A delivery man travels 50m north, 40m east, 20m south and then takes elevator 50 m up in the building. What is his final displacement from the origin?
ans-50 *1.414=70.7
2007-07-14 18:57:05 · 3 answers · asked by Anonymous in Science & Mathematics ➔ Physics
The question is about vectors; because there are measurements that possess both length (or magnitude) AND direction.
Your answer is either wrong or incomplete, as there is no mention of angle/direction.
His displacement (or change in position between the start and finish of the motion) is:
In the horizontal plane -- 50 m N + 40 m E + 20 m S means he ends that at a point 30 m N and 40 m E of his origin - a 3, 4, 5 triangle, so the horizontal component of his final displacement is 50 m at an angle of 52 degrees 8 minutes east of north.
In the vertical plane -- 50 m at the 52 degree 8 minutes angle across from the start, then 50 metres vertically gives a displacement (the hypotenuse of the triangle), as 70.7 (or 50root2) m at an angle of 45 degrees to the horizontal.
So your full answer should be 70.7 m bearing N 36degrees52minutes E, 45 degrees to horizontal.
2007-07-14 19:22:30 · answer #1 · answered by big_george 5 · 0⤊ 0⤋
This problem is three dimensional, meaning you need three parameters to desribe it.
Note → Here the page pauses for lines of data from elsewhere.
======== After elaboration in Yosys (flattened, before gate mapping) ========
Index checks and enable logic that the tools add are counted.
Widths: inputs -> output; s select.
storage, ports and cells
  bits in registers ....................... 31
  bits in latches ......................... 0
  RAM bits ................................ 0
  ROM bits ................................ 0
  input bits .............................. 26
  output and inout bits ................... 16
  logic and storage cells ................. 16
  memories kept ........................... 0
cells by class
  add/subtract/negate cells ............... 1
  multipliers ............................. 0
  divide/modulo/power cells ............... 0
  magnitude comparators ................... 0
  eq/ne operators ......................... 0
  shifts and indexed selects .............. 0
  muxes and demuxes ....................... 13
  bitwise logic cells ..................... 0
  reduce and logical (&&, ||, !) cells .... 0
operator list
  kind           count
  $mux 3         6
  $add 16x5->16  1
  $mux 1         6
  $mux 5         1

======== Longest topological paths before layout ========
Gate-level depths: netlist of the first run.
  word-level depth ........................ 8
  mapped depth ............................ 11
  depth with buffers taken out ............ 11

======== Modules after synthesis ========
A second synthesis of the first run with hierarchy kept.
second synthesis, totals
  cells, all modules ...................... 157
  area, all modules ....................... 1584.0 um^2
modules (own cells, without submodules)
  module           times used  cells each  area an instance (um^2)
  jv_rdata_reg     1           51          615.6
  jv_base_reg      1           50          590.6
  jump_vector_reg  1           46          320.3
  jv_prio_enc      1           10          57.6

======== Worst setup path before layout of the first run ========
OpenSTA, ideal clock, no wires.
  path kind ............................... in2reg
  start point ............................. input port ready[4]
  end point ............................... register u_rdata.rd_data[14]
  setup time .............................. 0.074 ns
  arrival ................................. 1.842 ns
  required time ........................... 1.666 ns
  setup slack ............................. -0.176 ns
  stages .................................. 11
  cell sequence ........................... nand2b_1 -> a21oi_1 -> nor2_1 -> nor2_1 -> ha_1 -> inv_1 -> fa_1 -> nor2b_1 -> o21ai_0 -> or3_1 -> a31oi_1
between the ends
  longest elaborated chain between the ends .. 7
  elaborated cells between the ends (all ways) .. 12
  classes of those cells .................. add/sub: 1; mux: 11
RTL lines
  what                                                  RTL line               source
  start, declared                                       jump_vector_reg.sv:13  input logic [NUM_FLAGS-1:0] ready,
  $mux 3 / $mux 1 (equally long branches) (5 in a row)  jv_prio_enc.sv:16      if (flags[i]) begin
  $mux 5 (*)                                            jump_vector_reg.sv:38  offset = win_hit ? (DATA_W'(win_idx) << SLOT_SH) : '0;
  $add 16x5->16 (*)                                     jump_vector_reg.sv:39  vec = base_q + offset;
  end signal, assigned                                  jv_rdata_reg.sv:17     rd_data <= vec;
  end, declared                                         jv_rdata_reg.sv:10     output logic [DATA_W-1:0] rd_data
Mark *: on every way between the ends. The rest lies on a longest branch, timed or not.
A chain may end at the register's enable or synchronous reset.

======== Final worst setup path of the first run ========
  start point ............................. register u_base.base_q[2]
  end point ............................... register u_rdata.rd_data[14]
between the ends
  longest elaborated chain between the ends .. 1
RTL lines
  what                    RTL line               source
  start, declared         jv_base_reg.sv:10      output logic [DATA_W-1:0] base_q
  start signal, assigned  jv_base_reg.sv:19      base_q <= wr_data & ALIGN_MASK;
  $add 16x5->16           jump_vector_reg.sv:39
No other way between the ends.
==> src/rtl/sadc_sample_sel.sv <==
module sadc_sample_sel #(
    parameter int NUM_CH   = 8,
    parameter int SAMPLE_W = 12,
    parameter int CH_W     = $clog2(NUM_CH)
) (
    input  logic [NUM_CH*SAMPLE_W-1:0] samples,
    input  logic [CH_W-1:0]            chan,
    input  logic                       unipolar,
    output logic [SAMPLE_W-1:0]        code
);

    logic [SAMPLE_W-1:0] lanes [NUM_CH];
    logic [SAMPLE_W-1:0] raw;

    generate
        for (genvar g = 0; g < NUM_CH; g++) begin : g_lane
            assign lanes[g] = samples[g*SAMPLE_W +: SAMPLE_W];
        end
    endgenerate

    assign raw = lanes[chan];

    // offset binary to two's complement: inverting the MSB subtracts half scale
    assign code = unipolar ? raw : {~raw[SAMPLE_W-1], raw[SAMPLE_W-2:0]};

endmodule

==> src/rtl/sadc_cmd_slave.sv <==
module sadc_cmd_slave
    import sadc_pkg::*;
#(
    parameter int NUM_CH   = 8,
    parameter int SAMPLE_W = 12,
    parameter int CH_W     = $clog2(NUM_CH)
) (
    input  logic                       clk,
    input  logic                       rst_n,
    input  logic                       cs_n,
    input  logic                       sclk,
    input  logic                       din,
    input  logic [NUM_CH*SAMPLE_W-1:0] samples,
    output logic                       dout,
    output logic                       sstrb,
    output logic                       cmd_valid,
    output logic [CH_W-1:0]            cmd_chan,
    output logic                       cmd_unipolar,
    output logic                       cmd_single,
    output logic [1:0]                 cmd_mode,
    output logic                       int_clk_req
);

    localparam int CMD_W    = 8;
    localparam int BODY_W   = CMD_W - 1;
    localparam int HIST_W   = CMD_W - 2;
    localparam int BIT_CW   = $clog2(BODY_W);
    localparam int IDX_W    = $clog2(SAMPLE_W);
    localparam logic [BIT_CW-1:0] LAST_BIT = BIT_CW'(BODY_W - 1);
    localparam logic [IDX_W-1:0]  TOP_IDX  = IDX_W'(SAMPLE_W - 1);

    sadc_state_e          state_q, state_d;
    logic                 sclk_rise, sclk_fall;
    logic [HIST_W-1:0]    hist_q;
    logic [BIT_CW-1:0]    bit_cnt_q;
    logic [IDX_W-1:0]     idx_q;
    logic [SAMPLE_W-1:0]  result_q;
    logic [SAMPLE_W-1:0]  sel_code;
    logic [BODY_W-1:0]    body_word;
    sadc_cmd_t            decoded, cmd_q;
    logic                 start_seen;
    logic                 last_capture;

    sadc_sclk_edges u_edges (
        .clk   (clk),
        .rst_n (rst_n),
        .sclk  (sclk),
        .rise  (sclk_rise),
        .fall  (sclk_fall)
    );

    // the seven bits after the start bit, completed by the bit on din now
    assign body_word = {hist_q, din};
    assign decoded   = sadc_cmd_t'(body_word);

    sadc_sample_sel #(
        .NUM_CH   (NUM_CH),
        .SAMPLE_W (SAMPLE_W),
        .CH_W     (CH_W)
    ) u_sel (
        .samples  (samples),
        .chan     (decoded.chan[CH_W-1:0]),
        .unipolar (decoded.unipolar),
        .code     (sel_code)
    );

    assign start_seen   = (state_q == ST_IDLE || state_q == ST_HUNT) && sclk_rise && din;
    assign last_capture = (state_q == ST_CMD) && sclk_rise && (bit_cnt_q == LAST_BIT);

    // next-state logic
    always_comb begin
        state_d = state_q;
        if (cs_n) begin
            state_d = ST_IDLE;
        end else begin
            unique case (state_q)
                ST_IDLE:  state_d = start_seen ? ST_CMD : ST_HUNT;
                ST_HUNT:  if (start_seen) state_d = ST_CMD;
                ST_CMD:   if (last_capture)
                              state_d = (decoded.pmode == PM_EXT_CLK) ? ST_ARM : ST_HOLD;
                ST_ARM:   if (sclk_fall) state_d = ST_STRB;
                ST_STRB:  if (sclk_fall) state_d = ST_SHIFT;
                ST_SHIFT: if (sclk_fall && idx_q == '0) state_d = ST_HOLD;
                ST_HOLD:  state_d = ST_HOLD;
                default:  state_d = ST_IDLE;
            endcase
        end
    end

    // state register
    always_ff @(posedge clk or negedge rst_n) begin
        if (!rst_n) begin
            state_q <= ST_IDLE;
        end else begin
            state_q <= state_d;
        end
    end

    // command capture, sample latch and result index
    always_ff @(posedge clk or negedge rst_n) begin
        if (!rst_n) begin
            hist_q    <= '0;
            bit_cnt_q <= '0;
            idx_q     <= '0;
            result_q  <= '0;
            cmd_q     <= '0;
            cmd_valid <= 1'b0;
        end else begin
            cmd_valid <= 1'b0;
            if (cs_n) begin
                hist_q    <= '0;
                bit_cnt_q <= '0;
                idx_q     <= '0;
            end else begin
                if (start_seen) begin
                    hist_q    <= '0;
                    bit_cnt_q <= '0;
                end else if (state_q == ST_CMD && sclk_rise) begin
                    hist_q    <= {hist_q[HIST_W-2:0], din};
                    bit_cnt_q <= bit_cnt_q + 1'b1;
                    if (last_capture) begin
                        cmd_q     <= decoded;
                        cmd_valid <= 1'b1;
                        result_q  <= sel_code;
                    end
                end
                if (state_q == ST_STRB && sclk_fall) begin
                    idx_q <= TOP_IDX;
                end else if (state_q == ST_SHIFT && sclk_fall && idx_q != '0) begin
                    idx_q <= idx_q - 1'b1;
                end
            end
        end
    end

    // serial outputs, moved on falling serial-clock edges only
    always_ff @(posedge clk or negedge rst_n) begin
        if (!rst_n) begin
            dout  <= 1'b0;
            sstrb <= 1'b0;
        end else if (cs_n) begin
            dout  <= 1'b0;
            sstrb <= 1'b0;
        end else begin
            unique case (state_q)
                ST_ARM: begin
                    if (sclk_fall) begin
                        sstrb <= 1'b1;
                        dout  <= 1'b0;
                    end
                end
                ST_STRB: begin
                    if (sclk_fall) begin
                        sstrb <= 1'b0;
                        dout  <= result_q[SAMPLE_W-1];
                    end
                end
                ST_SHIFT: begin
                    if (sclk_fall) begin
                        dout <= (idx_q == '0) ? 1'b0 : result_q[idx_q - 1'b1];
                    end
                end
                default: begin
                    sstrb <= 1'b0;
                    dout  <= 1'b0;
                end
            endcase
        end
    end

    assign cmd_chan     = cmd_q.chan[CH_W-1:0];
    assign cmd_unipolar = cmd_q.unipolar;
    assign cmd_single   = cmd_q.single_end;
    assign cmd_mode     = cmd_q.pmode;
    assign int_clk_req  = (cmd_q.pmode == PM_INT_CLK);

endmodule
Let them be the distances north, east, and above the origin.
The man goes (50m - 20m) = 30m north
The man goes 40m east.
The man goes 50m up.
The distance is
d^2 = (30 ^2 + 40^2 + 50^2)m^2
d = [(5000)m^2]^(1/2)
d = 70.7m
2007-07-15 02:28:06 · answer #2 · answered by supastremph 6 · 0⤊ 0⤋
70.71
YOu've already said the answer, why asking ?
2007-07-15 02:05:56 · answer #3 · answered by Chris Chase 3 · 0⤊ 0⤋